> **WORK TASK**: Every line of the records below from the line with "assign bus_i.jump_en_i = bus_jump_en_i;" up to and including the line with "export CORE_MARGIN = 4" must be reproduced exactly, and no line outside that range.

> **INPUT DATA**:
● ● ●

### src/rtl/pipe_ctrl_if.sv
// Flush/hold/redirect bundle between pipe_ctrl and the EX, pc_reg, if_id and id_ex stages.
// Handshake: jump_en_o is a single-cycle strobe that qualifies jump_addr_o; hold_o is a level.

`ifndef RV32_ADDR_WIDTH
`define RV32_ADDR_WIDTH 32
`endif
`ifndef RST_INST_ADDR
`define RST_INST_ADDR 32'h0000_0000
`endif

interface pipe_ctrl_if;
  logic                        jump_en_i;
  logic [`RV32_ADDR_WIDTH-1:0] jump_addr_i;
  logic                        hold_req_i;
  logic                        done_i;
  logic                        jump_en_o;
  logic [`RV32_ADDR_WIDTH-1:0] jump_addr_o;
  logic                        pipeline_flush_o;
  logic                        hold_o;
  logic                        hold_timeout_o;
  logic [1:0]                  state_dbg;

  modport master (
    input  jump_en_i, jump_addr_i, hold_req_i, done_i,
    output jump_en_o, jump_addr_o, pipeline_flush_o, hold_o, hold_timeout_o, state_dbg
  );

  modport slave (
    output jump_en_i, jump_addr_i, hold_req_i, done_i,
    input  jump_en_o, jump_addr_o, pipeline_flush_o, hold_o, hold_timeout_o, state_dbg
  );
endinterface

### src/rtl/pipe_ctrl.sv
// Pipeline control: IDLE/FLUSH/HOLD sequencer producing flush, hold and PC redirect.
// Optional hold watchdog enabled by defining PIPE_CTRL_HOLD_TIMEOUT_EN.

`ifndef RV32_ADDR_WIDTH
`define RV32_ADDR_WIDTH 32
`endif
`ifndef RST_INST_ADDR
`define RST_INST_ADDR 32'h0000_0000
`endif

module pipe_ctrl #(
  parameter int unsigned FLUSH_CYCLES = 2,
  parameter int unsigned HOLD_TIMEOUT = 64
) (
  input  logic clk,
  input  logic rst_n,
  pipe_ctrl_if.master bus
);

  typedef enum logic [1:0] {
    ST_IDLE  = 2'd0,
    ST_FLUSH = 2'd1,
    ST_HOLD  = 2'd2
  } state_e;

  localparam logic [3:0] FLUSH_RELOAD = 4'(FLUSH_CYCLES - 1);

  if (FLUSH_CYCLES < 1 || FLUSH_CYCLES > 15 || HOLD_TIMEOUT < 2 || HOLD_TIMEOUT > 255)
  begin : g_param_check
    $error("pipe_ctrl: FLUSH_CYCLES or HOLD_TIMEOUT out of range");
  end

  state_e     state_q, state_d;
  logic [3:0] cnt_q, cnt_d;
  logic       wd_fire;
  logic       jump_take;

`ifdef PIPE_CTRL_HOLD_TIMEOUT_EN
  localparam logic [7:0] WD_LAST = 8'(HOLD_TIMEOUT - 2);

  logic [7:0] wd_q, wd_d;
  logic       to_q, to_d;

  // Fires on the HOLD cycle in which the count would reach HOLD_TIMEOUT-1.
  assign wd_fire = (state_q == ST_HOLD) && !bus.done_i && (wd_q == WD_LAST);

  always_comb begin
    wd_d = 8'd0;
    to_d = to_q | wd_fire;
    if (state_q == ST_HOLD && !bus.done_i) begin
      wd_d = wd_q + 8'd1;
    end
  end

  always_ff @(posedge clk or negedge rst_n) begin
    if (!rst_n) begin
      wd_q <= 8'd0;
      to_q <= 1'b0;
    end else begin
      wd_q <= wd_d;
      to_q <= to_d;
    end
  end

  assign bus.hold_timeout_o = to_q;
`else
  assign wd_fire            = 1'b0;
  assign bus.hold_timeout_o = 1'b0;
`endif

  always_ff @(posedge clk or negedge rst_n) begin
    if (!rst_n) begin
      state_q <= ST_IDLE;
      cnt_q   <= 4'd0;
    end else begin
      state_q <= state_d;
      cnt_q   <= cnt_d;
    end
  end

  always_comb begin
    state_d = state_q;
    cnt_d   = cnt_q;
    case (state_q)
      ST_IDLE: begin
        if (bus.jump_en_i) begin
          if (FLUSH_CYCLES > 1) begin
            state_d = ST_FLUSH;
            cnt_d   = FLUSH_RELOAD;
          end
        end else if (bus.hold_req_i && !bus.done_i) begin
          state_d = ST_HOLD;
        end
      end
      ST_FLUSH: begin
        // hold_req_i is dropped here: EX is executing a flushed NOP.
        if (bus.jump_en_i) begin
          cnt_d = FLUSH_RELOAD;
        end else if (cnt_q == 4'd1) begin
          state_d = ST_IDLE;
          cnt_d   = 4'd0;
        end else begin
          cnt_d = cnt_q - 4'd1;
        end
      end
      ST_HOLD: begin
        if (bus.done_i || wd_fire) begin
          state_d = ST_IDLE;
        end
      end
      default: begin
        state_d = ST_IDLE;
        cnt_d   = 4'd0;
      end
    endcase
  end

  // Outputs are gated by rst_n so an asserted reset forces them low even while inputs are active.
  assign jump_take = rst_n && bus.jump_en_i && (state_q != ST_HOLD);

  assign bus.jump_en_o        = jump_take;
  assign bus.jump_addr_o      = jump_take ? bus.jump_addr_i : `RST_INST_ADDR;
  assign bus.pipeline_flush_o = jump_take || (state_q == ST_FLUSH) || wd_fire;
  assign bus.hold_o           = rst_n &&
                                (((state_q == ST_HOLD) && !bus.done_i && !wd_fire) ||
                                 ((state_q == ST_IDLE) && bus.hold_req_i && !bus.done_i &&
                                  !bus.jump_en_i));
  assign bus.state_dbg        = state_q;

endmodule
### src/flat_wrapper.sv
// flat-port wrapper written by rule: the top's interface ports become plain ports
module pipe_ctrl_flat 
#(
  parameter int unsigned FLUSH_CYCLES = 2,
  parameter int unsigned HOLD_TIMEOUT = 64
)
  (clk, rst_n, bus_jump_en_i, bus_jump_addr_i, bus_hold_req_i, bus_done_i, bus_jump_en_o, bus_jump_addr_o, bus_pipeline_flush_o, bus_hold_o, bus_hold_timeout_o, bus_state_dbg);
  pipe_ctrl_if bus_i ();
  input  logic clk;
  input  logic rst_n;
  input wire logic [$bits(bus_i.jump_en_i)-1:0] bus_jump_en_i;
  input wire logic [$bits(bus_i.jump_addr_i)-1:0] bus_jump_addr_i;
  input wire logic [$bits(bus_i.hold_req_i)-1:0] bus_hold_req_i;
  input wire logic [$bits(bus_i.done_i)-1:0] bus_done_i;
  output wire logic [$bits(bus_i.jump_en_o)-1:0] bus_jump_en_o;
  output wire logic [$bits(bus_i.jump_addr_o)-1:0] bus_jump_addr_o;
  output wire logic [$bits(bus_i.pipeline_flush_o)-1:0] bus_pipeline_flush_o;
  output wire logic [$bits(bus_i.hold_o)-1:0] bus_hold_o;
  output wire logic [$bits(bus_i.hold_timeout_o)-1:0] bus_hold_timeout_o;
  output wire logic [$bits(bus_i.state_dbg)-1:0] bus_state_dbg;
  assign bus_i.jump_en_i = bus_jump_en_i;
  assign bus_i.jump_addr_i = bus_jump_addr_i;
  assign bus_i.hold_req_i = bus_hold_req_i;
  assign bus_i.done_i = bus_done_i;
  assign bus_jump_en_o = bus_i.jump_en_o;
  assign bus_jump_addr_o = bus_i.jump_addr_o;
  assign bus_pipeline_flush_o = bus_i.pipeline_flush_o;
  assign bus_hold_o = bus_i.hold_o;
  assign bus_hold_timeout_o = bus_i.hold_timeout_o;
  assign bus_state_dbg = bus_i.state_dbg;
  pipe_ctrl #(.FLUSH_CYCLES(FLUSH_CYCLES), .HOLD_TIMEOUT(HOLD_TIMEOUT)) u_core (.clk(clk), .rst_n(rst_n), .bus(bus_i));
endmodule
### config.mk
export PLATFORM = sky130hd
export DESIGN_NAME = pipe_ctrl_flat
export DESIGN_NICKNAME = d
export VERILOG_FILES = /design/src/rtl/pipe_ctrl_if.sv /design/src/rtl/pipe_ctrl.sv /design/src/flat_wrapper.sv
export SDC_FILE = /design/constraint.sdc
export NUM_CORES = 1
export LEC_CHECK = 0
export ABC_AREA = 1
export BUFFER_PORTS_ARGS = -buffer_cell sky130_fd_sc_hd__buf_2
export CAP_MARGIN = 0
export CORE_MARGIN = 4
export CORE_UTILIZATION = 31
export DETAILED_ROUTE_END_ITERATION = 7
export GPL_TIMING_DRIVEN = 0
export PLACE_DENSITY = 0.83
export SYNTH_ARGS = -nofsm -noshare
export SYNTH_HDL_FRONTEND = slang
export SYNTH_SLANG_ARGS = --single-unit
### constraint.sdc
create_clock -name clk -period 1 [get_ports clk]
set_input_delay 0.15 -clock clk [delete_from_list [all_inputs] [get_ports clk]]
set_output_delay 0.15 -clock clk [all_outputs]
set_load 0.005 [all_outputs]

● ● ●

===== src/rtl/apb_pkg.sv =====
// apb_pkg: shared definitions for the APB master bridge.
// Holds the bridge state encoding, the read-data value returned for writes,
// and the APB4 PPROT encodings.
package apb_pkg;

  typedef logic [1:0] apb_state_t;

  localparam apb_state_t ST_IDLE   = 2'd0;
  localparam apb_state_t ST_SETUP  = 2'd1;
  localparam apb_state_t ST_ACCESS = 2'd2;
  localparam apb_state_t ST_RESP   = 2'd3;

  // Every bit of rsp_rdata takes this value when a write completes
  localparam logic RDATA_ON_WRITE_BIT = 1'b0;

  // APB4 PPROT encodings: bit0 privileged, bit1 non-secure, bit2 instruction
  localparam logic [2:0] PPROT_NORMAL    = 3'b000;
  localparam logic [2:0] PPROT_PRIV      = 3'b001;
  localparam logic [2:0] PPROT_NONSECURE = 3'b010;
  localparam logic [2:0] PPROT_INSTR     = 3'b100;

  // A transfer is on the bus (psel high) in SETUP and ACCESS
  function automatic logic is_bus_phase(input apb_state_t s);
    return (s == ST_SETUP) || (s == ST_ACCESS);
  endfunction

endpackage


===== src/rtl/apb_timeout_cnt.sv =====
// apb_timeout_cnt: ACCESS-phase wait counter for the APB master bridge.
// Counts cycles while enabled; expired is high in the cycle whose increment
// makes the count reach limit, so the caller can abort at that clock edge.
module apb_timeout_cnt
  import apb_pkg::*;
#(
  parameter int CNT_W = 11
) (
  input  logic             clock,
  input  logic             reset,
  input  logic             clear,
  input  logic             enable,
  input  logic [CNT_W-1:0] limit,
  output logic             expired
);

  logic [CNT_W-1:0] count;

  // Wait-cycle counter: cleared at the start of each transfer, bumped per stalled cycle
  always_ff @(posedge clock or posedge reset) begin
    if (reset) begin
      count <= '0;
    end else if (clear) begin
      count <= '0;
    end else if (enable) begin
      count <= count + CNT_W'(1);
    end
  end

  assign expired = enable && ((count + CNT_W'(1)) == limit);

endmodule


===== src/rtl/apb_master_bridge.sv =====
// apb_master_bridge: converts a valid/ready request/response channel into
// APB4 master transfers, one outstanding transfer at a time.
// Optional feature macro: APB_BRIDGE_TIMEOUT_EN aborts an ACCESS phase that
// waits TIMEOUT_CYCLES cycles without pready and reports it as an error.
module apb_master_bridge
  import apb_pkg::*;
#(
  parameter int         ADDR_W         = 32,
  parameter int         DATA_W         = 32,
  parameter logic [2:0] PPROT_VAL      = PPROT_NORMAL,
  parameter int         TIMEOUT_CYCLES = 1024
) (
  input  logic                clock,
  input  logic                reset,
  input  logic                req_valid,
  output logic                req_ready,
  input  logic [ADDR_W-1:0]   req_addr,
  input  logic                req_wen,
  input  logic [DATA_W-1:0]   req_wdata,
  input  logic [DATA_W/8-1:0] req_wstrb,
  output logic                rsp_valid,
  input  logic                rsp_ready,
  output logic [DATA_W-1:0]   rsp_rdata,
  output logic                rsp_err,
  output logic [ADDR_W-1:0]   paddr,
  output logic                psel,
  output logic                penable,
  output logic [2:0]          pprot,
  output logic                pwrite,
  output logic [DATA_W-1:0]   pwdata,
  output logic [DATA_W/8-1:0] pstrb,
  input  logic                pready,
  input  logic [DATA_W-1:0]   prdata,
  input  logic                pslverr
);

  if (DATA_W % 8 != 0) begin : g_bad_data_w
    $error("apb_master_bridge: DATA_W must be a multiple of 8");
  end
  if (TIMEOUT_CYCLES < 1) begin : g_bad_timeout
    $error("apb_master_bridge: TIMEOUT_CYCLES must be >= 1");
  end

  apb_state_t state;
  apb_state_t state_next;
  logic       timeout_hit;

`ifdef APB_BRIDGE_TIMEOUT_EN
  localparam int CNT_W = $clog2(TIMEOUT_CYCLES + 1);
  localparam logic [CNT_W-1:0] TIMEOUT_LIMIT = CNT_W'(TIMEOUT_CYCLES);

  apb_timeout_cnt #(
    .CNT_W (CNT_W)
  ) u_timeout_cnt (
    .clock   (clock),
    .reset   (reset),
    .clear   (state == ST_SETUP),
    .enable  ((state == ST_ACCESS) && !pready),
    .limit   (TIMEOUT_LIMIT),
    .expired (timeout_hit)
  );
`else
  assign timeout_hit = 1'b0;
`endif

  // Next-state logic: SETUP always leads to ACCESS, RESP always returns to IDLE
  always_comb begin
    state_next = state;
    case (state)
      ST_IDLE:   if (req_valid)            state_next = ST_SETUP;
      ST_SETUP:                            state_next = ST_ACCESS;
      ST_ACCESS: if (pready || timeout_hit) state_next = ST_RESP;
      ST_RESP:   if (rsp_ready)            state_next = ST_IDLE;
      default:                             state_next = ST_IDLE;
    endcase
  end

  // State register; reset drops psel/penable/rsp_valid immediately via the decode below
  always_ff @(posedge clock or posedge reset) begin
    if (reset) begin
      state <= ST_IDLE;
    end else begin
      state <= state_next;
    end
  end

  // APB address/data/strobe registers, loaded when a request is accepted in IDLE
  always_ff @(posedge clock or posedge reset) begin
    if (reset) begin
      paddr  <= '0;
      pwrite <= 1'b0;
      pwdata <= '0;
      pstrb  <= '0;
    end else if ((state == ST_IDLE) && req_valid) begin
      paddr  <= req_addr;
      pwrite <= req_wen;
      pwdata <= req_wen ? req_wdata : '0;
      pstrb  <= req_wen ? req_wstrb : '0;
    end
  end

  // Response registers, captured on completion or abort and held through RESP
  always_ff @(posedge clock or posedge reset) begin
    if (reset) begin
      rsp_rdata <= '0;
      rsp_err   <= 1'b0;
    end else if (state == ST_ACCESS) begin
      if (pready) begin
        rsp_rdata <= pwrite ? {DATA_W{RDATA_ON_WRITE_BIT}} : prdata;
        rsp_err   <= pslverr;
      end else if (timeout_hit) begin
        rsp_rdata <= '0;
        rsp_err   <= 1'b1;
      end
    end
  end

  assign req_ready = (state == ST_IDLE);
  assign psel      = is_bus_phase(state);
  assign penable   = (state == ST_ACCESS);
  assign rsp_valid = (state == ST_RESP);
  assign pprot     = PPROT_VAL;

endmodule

● ● ●

> **YOUR SOLUTION**:
  assign bus_i.jump_en_i = bus_jump_en_i;
  assign bus_i.jump_addr_i = bus_jump_addr_i;
  assign bus_i.hold_req_i = bus_hold_req_i;
  assign bus_i.done_i = bus_done_i;
  assign bus_jump_en_o = bus_i.jump_en_o;
  assign bus_jump_addr_o = bus_i.jump_addr_o;
  assign bus_pipeline_flush_o = bus_i.pipeline_flush_o;
  assign bus_hold_o = bus_i.hold_o;
  assign bus_hold_timeout_o = bus_i.hold_timeout_o;
  assign bus_state_dbg = bus_i.state_dbg;
  pipe_ctrl #(.FLUSH_CYCLES(FLUSH_CYCLES), .HOLD_TIMEOUT(HOLD_TIMEOUT)) u_core (.clk(clk), .rst_n(rst_n), .bus(bus_i));
endmodule
### config.mk
export PLATFORM = sky130hd
export DESIGN_NAME = pipe_ctrl_flat
export DESIGN_NICKNAME = d
export VERILOG_FILES = /design/src/rtl/pipe_ctrl_if.sv /design/src/rtl/pipe_ctrl.sv /design/src/flat_wrapper.sv
export SDC_FILE = /design/constraint.sdc
export NUM_CORES = 1
export LEC_CHECK = 0
export ABC_AREA = 1
export BUFFER_PORTS_ARGS = -buffer_cell sky130_fd_sc_hd__buf_2
export CAP_MARGIN = 0
export CORE_MARGIN = 4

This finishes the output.